[Start of section]

==> config.mk <==
export PLATFORM = sky130hd
export DESIGN_NAME = guess_entry
export DESIGN_NICKNAME = d
export VERILOG_FILES = /design/src/rtl/mastermind_pkg.sv /design/src/rtl/key_conditioner.sv /design/src/rtl/guess_entry.sv
export SDC_FILE = /design/constraint.sdc
export NUM_CORES = 1
export LEC_CHECK = 0
export CORE_MARGIN = 10
export CORE_UTILIZATION = 45
export CTS_CLUSTER_SIZE = 8
export DETAILED_ROUTE_END_ITERATION = 16
export RECOVER_POWER = 100
export SYNTH_ARGS = -nofsm -noshare
export SYNTH_HDL_FRONTEND = slang
export SYNTH_SLANG_ARGS = --single-unit
==> constraint.sdc <==
create_clock -name clk -period 3.5 [get_ports clk]
set_clock_uncertainty 0.2 [all_clocks]
set_input_delay 0.525 -clock clk [delete_from_list [all_inputs] [get_ports clk]]
set_output_delay 0.525 -clock clk [all_outputs]
set_load 0.02 [all_outputs]
==> src/rtl/mastermind_pkg.sv <==
// Shared types and constants for the mastermind player-side logic.
package mastermind_pkg;
    localparam int NUM_DIGITS = 4;
    localparam int DIGIT_W    = 3;

    typedef enum logic [1:0] {
        ENTRY = 2'd0,
        FULL  = 2'd1,
        OFFER = 2'd2
    } entry_state_t;

    localparam int K_ENTER  = 0;
    localparam int K_DELETE = 1;
    localparam int K_SUBMIT = 2;
    localparam int K_CLEAR  = 3;
endpackage

==> src/rtl/key_conditioner.sv <==
// Conditions one raw active-low pushbutton: 2-FF synchronizer, debounce, press pulse.
module key_conditioner #(
    parameter int DEBOUNCE_CYCLES = 256
) (
    input  logic clk,
    input  logic reset,
    input  logic key_n,
    output logic press
);
    localparam int CNT_W = $clog2(DEBOUNCE_CYCLES + 1);
    localparam logic [CNT_W-1:0] CNT_LAST = CNT_W'(DEBOUNCE_CYCLES - 1);

    logic             sync1_reg;
    logic             sync2_reg;
    logic             level_reg;
    logic             armed_reg;
    logic             press_reg;
    logic [1:0]       fill_reg;
    logic [CNT_W-1:0] cnt_reg;
    logic             settle;

    assign settle = (sync2_reg != level_reg) && (cnt_reg == CNT_LAST);

    // fill_reg marks when sync2_reg carries a real sample rather than its reset value;
    // the key must be seen released once before a fall counts as a press, so a key
    // held through reset never produces a pulse.
    always_ff @(posedge clk) begin
        if (reset) begin
            sync1_reg <= 1'b1;
            sync2_reg <= 1'b1;
            level_reg <= 1'b1;
            armed_reg <= 1'b0;
            press_reg <= 1'b0;
            fill_reg  <= 2'b00;
            cnt_reg   <= '0;
        end else begin
            sync1_reg <= key_n;
            sync2_reg <= sync1_reg;
            fill_reg  <= {fill_reg[0], 1'b1};
            armed_reg <= armed_reg | (fill_reg[1] & sync2_reg);
            press_reg <= settle & ~sync2_reg & armed_reg;
            if (sync2_reg != level_reg) begin
                if (cnt_reg == CNT_LAST) begin
                    level_reg <= sync2_reg;
                    cnt_reg   <= '0;
                end else begin
                    cnt_reg <= cnt_reg + CNT_W'(1);
                end
            end else begin
                cnt_reg <= '0;
            end
        end
    end

    assign press = press_reg;
endmodule
File: src/rtl/uart_command_pkg.sv
// Shared definitions for the UART command master: command encodings,
// frame header codes and controller state encoding.
package uart_command_pkg;

  typedef enum logic [1:0] {
    CMD_WRITE     = 2'b00,
    CMD_READ      = 2'b01,
    CMD_ALU_OP    = 2'b10,
    CMD_ALU_NO_OP = 2'b11
  } cmd_type_e;

  localparam logic [7:0] FRAME_CODE_WRITE     = 8'hAA;
  localparam logic [7:0] FRAME_CODE_READ      = 8'hBB;
  localparam logic [7:0] FRAME_CODE_ALU_OP    = 8'hCC;
  localparam logic [7:0] FRAME_CODE_ALU_NO_OP = 8'hDD;

  typedef enum logic [2:0] {
    IDLE           = 3'd0,
    SEND           = 3'd1,
    WAIT_BUSY_HIGH = 3'd2,
    WAIT_BUSY_LOW  = 3'd3,
    WAIT_RESPONSE  = 3'd4,
    RESPOND        = 3'd5
  } state_e;

  // Number of bytes in the outgoing frame for each command type.
  function automatic logic [2:0] frame_length(input cmd_type_e t);
    case (t)
      CMD_WRITE:  frame_length = 3'd3;
      CMD_READ:   frame_length = 3'd2;
      CMD_ALU_OP: frame_length = 3'd4;
      default:    frame_length = 3'd2;
    endcase
  endfunction

endpackage

File: src/rtl/response_timeout_counter.sv
// Counts idle cycles while waiting for a response; expired is high once
// the count reaches TIMEOUT_CYCLES-1 and stays there until cleared.
module response_timeout_counter #(
  parameter int TIMEOUT_CYCLES = 4096
) (
  input  logic clk,
  input  logic reset,
  input  logic clear,
  input  logic enable,
  output logic expired
);

  localparam int CW = $clog2(TIMEOUT_CYCLES) + 1;

  logic [CW-1:0] count;

  assign expired = (count == CW'(TIMEOUT_CYCLES - 1));

  // Clear has priority; the count saturates at the expiry value.
  always_ff @(posedge clk or posedge reset) begin
    if (reset) begin
      count <= '0;
    end else if (clear) begin
      count <= '0;
    end else if (enable && !expired) begin
      count <= count + 1'b1;
    end
  end

endmodule
$ cat config.mk
export PLATFORM = sky130hd
export DESIGN_NAME = muldiv_unit
export DESIGN_NICKNAME = d
export VERILOG_FILES = /design/src/rtl/muldiv_unit.sv
export SDC_FILE = /design/constraint.sdc
export NUM_CORES = 2
export LEC_CHECK = 0
export BUFFER_PORTS_ARGS = -buffer_cell sky130_fd_sc_hd__buf_2
export CAP_MARGIN = 20
export CORE_MARGIN = 2
export CORE_UTILIZATION = 45
export DETAILED_ROUTE_END_ITERATION = 8
export GPL_ROUTABILITY_DRIVEN = 0
export PLACE_DENSITY = 0.73
export SYNTH_ARGS = -nofsm -noshare
export SYNTH_HDL_FRONTEND = slang
export SYNTH_SLANG_ARGS = --single-unit
$ cat constraint.sdc
create_clock -name clk -period 5.2 [get_ports clk]
set_input_delay 0.26 -clock clk [delete_from_list [all_inputs] [get_ports clk]]
set_output_delay 0.26 -clock clk [all_outputs]
set_load 0.05 [all_outputs]
$ cat src/rtl/muldiv_unit.sv
// rtl/muldiv_unit.sv - iterative RV M-extension multiply/divide unit with start/busy/done handshake
module muldiv_unit #(
  parameter int DATA_W = 64,
  parameter int CNT_W  = $clog2(DATA_W) + 1
) (
  input  logic              clk,
  input  logic              arst_n,
  input  logic              enable,
  input  logic              start,
  input  logic [2:0]        op,
  input  logic [DATA_W-1:0] operand_a,
  input  logic [DATA_W-1:0] operand_b,
  input  logic              flush,
  output logic              busy,
  output logic              done,
  output logic [DATA_W-1:0] result
);

  typedef enum logic [1:0] {S_IDLE, S_CALC, S_FIX, S_DONE} state_t;

  localparam logic [DATA_W-1:0] L_MIN = {1'b1, {(DATA_W-1){1'b0}}};

  state_t              r_state, w_next;
  logic [CNT_W-1:0]    r_cnt;
  logic [DATA_W-1:0]   r_hi, r_lo, r_b, r_result;
  logic [2:0]          r_op;
  logic                r_neg;

  logic                w_accept, w_last;
  logic                w_a_signed, w_b_signed, w_a_neg, w_b_neg, w_neg_res;
  logic [DATA_W-1:0]   w_a_mag, w_b_mag;
  logic                w_div0, w_ovf, w_fast;
  logic [DATA_W-1:0]   w_fast_res, w_field, w_fix_res;
  logic [DATA_W:0]     w_mul_sum, w_div_shift, w_div_diff;
  logic [2*DATA_W-1:0] w_prod;

  assign w_a_signed = (op == 3'd1) | (op == 3'd2) | (op == 3'd4) | (op == 3'd6);
  assign w_b_signed = (op == 3'd1) | (op == 3'd4) | (op == 3'd6);
  assign w_a_neg    = w_a_signed & operand_a[DATA_W-1];
  assign w_b_neg    = w_b_signed & operand_b[DATA_W-1];
  assign w_a_mag    = w_a_neg ? -operand_a : operand_a;
  assign w_b_mag    = w_b_neg ? -operand_b : operand_b;
  // Remainders take the dividend's sign; products and quotients the XOR.
  assign w_neg_res  = (op[2] & op[1]) ? w_a_neg : (w_a_neg ^ w_b_neg);

  assign w_div0 = op[2] & (operand_b == '0);
  assign w_ovf  = op[2] & ~op[0] & (operand_a == L_MIN) & (operand_b == '1);
  assign w_fast = w_div0 | w_ovf;

  always_comb begin
    w_fast_res = '0;
    if (w_div0)
      w_fast_res = op[1] ? operand_a : '1;
    else if (w_ovf)
      w_fast_res = op[1] ? '0 : operand_a;
  end

  assign w_accept = start & ~flush & ((r_state == S_IDLE) | (r_state == S_DONE));
  assign w_last   = (r_cnt == CNT_W'(DATA_W - 1));

  // Multiplier bits sit in r_lo and shift out as the product shifts in.
  assign w_mul_sum   = {1'b0, r_hi} + {1'b0, (r_lo[0] ? r_b : '0)};
  assign w_div_shift = {r_hi, r_lo[DATA_W-1]};
  assign w_div_diff  = w_div_shift - {1'b0, r_b};

  always_comb begin
    w_prod    = '0;
    w_field   = '0;
    w_fix_res = '0;
    if (!r_op[2]) begin
      w_prod    = r_neg ? -{r_hi, r_lo} : {r_hi, r_lo};
      w_fix_res = (r_op[1:0] == 2'b00) ? w_prod[DATA_W-1:0] : w_prod[2*DATA_W-1:DATA_W];
    end else begin
      w_field   = r_op[1] ? r_hi : r_lo;
      w_fix_res = r_neg ? -w_field : w_field;
    end
  end

  always_comb begin
    w_next = r_state;
    if (flush) begin
      w_next = S_IDLE;
    end else begin
      case (r_state)
        S_IDLE:  if (start) w_next = w_fast ? S_DONE : S_CALC;
        S_CALC:  if (w_last) w_next = S_FIX;
        S_FIX:   w_next = S_DONE;
        S_DONE:  w_next = !start ? S_IDLE : (w_fast ? S_DONE : S_CALC);
        default: w_next = S_IDLE;
      endcase
    end
  end

  always_ff @(posedge clk or negedge arst_n) begin
    if (!arst_n)
      r_state <= S_IDLE;
    else if (enable)
      r_state <= w_next;
  end

  always_ff @(posedge clk or negedge arst_n) begin
    if (!arst_n) begin
      r_cnt    <= '0;
      r_hi     <= '0;
      r_lo     <= '0;
      r_b      <= '0;
      r_op     <= '0;
      r_neg    <= 1'b0;
      r_result <= '0;
    end else if (enable && !flush) begin
      if (w_accept) begin
        r_op  <= op;
        r_neg <= w_neg_res;
        r_cnt <= '0;
        r_hi  <= '0;
        if (w_fast) begin
          r_result <= w_fast_res;
        end else if (op[2]) begin
          r_lo <= w_a_mag;
          r_b  <= w_b_mag;
        end else begin
          r_lo <= w_b_mag;
          r_b  <= w_a_mag;
        end
      end else if (r_state == S_CALC) begin
        r_cnt <= r_cnt + 1'b1;
        if (r_op[2]) begin
          if (!w_div_diff[DATA_W]) begin
            r_hi <= w_div_diff[DATA_W-1:0];
            r_lo <= {r_lo[DATA_W-2:0], 1'b1};
          end else begin
            r_hi <= w_div_shift[DATA_W-1:0];
            r_lo <= {r_lo[DATA_W-2:0], 1'b0};
          end
        end else begin
          r_hi <= w_mul_sum[DATA_W:1];
          r_lo <= {w_mul_sum[0], r_lo[DATA_W-1:1]};
        end
      end else if (r_state == S_FIX) begin
        r_result <= w_fix_res;
      end
    end
  end

  assign busy   = (r_state == S_CALC) | (r_state == S_FIX);
  assign done   = (r_state == S_DONE);
  assign result = r_result;

endmodule
`src/rtl/mux_sel_arbiter.sv`:
```
// Round-robin arbiter sharing the 2:1 select path of the nand-fed mux between
// two requesters, with a settling window after each Sel change and a hold limit.
module mux_sel_arbiter #(
  parameter int unsigned SETTLE_CYC = 2,
  parameter int unsigned MAX_HOLD   = 8,
  parameter int unsigned CW         = 4
) (
  input  logic clk,
  input  logic rst_n,
  input  logic req0,
  input  logic req1,
  output logic Sel,
  output logic gnt0,
  output logic gnt1,
  output logic y_valid,
  output logic busy
);

  typedef enum logic [1:0] {
    ST_IDLE   = 2'd0,
    ST_SETTLE = 2'd1,
    ST_SERVE  = 2'd2
  } state_t;

  localparam logic [CW-1:0] SETTLE_INIT = CW'(SETTLE_CYC);
  localparam logic [CW-1:0] HOLD_MAX    = CW'(MAX_HOLD);
  localparam logic          NO_SETTLE   = (SETTLE_CYC == 0);

  state_t        r_state;
  logic          r_sel;
  logic          r_gnt0;
  logic          r_gnt1;
  logic          r_y_valid;
  logic          r_busy;
  logic          r_last;
  logic [CW-1:0] r_settle_cnt;
  logic [CW-1:0] r_hold_cnt;

  logic w_any_req;
  logic w_win;
  logic w_own_req;
  logic w_other_req;
  logic w_hold_max;

  // Tie goes to the requester that was not served last; the owner always matches Sel.
  assign w_any_req   = req0 | req1;
  assign w_win       = (req0 & req1) ? ~r_last : req1;
  assign w_own_req   = r_sel ? req1 : req0;
  assign w_other_req = r_sel ? req0 : req1;
  assign w_hold_max  = (r_hold_cnt == HOLD_MAX);

  always_ff @(posedge clk) begin
    if (!rst_n) begin
      r_state      <= ST_IDLE;
      r_sel        <= 1'b0;
      r_gnt0       <= 1'b0;
      r_gnt1       <= 1'b0;
      r_y_valid    <= 1'b0;
      r_busy       <= 1'b0;
      r_last       <= 1'b1;
      r_settle_cnt <= '0;
      r_hold_cnt   <= '0;
    end else begin
      case (r_state)
        ST_IDLE: begin
          if (w_any_req) begin
            r_gnt0     <= ~w_win;
            r_gnt1     <= w_win;
            r_last     <= w_win;
            r_sel      <= w_win;
            r_hold_cnt <= '0;
            r_busy     <= 1'b1;
            if ((w_win == r_sel) || NO_SETTLE) begin
              r_state   <= ST_SERVE;
              r_y_valid <= 1'b1;
            end else begin
              r_state      <= ST_SETTLE;
              r_settle_cnt <= SETTLE_INIT;
              r_y_valid    <= 1'b0;
            end
          end
        end

        ST_SETTLE: begin
          if (!w_own_req) begin
            r_state      <= ST_IDLE;
            r_gnt0       <= 1'b0;
            r_gnt1       <= 1'b0;
            r_y_valid    <= 1'b0;
            r_busy       <= 1'b0;
            r_settle_cnt <= '0;
          end else if (r_settle_cnt == CW'(1)) begin
            r_state      <= ST_SERVE;
            r_y_valid    <= 1'b1;
            r_settle_cnt <= '0;
          end else if (r_settle_cnt != '0) begin
            r_settle_cnt <= r_settle_cnt - CW'(1);
          end
        end

        ST_SERVE: begin
          if (!w_own_req) begin
            r_state   <= ST_IDLE;
            r_gnt0    <= 1'b0;
            r_gnt1    <= 1'b0;
            r_y_valid <= 1'b0;
            r_busy    <= 1'b0;
          end else if (w_hold_max && w_other_req) begin
            // Forced handover: swap grants and Sel on a single edge.
            r_gnt0     <= r_sel;
            r_gnt1     <= ~r_sel;
            r_sel      <= ~r_sel;
            r_last     <= ~r_sel;
            r_hold_cnt <= '0;
            if (NO_SETTLE) begin
              r_state   <= ST_SERVE;
              r_y_valid <= 1'b1;
            end else begin
              r_state      <= ST_SETTLE;
              r_settle_cnt <= SETTLE_INIT;
              r_y_valid    <= 1'b0;
            end
          end else if (!w_hold_max) begin
            r_hold_cnt <= r_hold_cnt + CW'(1);
          end
        end

        default: begin
          r_state   <= ST_IDLE;
          r_gnt0    <= 1'b0;
          r_gnt1    <= 1'b0;
          r_y_valid <= 1'b0;
          r_busy    <= 1'b0;
        end
      endcase
    end
  end

  assign Sel     = r_sel;
  assign gnt0    = r_gnt0;
  assign gnt1    = r_gnt1;
  assign y_valid = r_y_valid;
  assign busy    = r_busy;

endmodule

```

[End of section]

PROBLEM
Please copy the lines in the records above between the one holding "export BUFFER_PORTS_ARGS = -buffer_cell" and the one holding "logic [2*DATA_W-1:0] w_prod;", inclusive, exactly and with no other line.

ANSWER BOX
export BUFFER_PORTS_ARGS = -buffer_cell sky130_fd_sc_hd__buf_2
export CAP_MARGIN = 20
export CORE_MARGIN = 2
export CORE_UTILIZATION = 45
export DETAILED_ROUTE_END_ITERATION = 8
export GPL_ROUTABILITY_DRIVEN = 0
export PLACE_DENSITY = 0.73
export SYNTH_ARGS = -nofsm -noshare
export SYNTH_HDL_FRONTEND = slang
export SYNTH_SLANG_ARGS = --single-unit
$ cat constraint.sdc
create_clock -name clk -period 5.2 [get_ports clk]
set_input_delay 0.26 -clock clk [delete_from_list [all_inputs] [get_ports clk]]
set_output_delay 0.26 -clock clk [all_outputs]
set_load 0.05 [all_outputs]
$ cat src/rtl/muldiv_unit.sv
// rtl/muldiv_unit.sv - iterative RV M-extension multiply/divide unit with start/busy/done handshake
module muldiv_unit #(
  parameter int DATA_W = 64,
  parameter int CNT_W  = $clog2(DATA_W) + 1
) (
  input  logic              clk,
  input  logic              arst_n,
  input  logic              enable,
  input  logic              start,
  input  logic [2:0]        op,
  input  logic [DATA_W-1:0] operand_a,
  input  logic [DATA_W-1:0] operand_b,
  input  logic              flush,
  output logic              busy,
  output logic              done,
  output logic [DATA_W-1:0] result
);

  typedef enum logic [1:0] {S_IDLE, S_CALC, S_FIX, S_DONE} state_t;

  localparam logic [DATA_W-1:0] L_MIN = {1'b1, {(DATA_W-1){1'b0}}};

  state_t              r_state, w_next;
  logic [CNT_W-1:0]    r_cnt;
  logic [DATA_W-1:0]   r_hi, r_lo, r_b, r_result;
  logic [2:0]          r_op;
  logic                r_neg;

  logic                w_accept, w_last;
  logic                w_a_signed, w_b_signed, w_a_neg, w_b_neg, w_neg_res;
  logic [DATA_W-1:0]   w_a_mag, w_b_mag;
  logic                w_div0, w_ovf, w_fast;
  logic [DATA_W-1:0]   w_fast_res, w_field, w_fix_res;
  logic [DATA_W:0]     w_mul_sum, w_div_shift, w_div_diff;
  logic [2*DATA_W-1:0] w_prod;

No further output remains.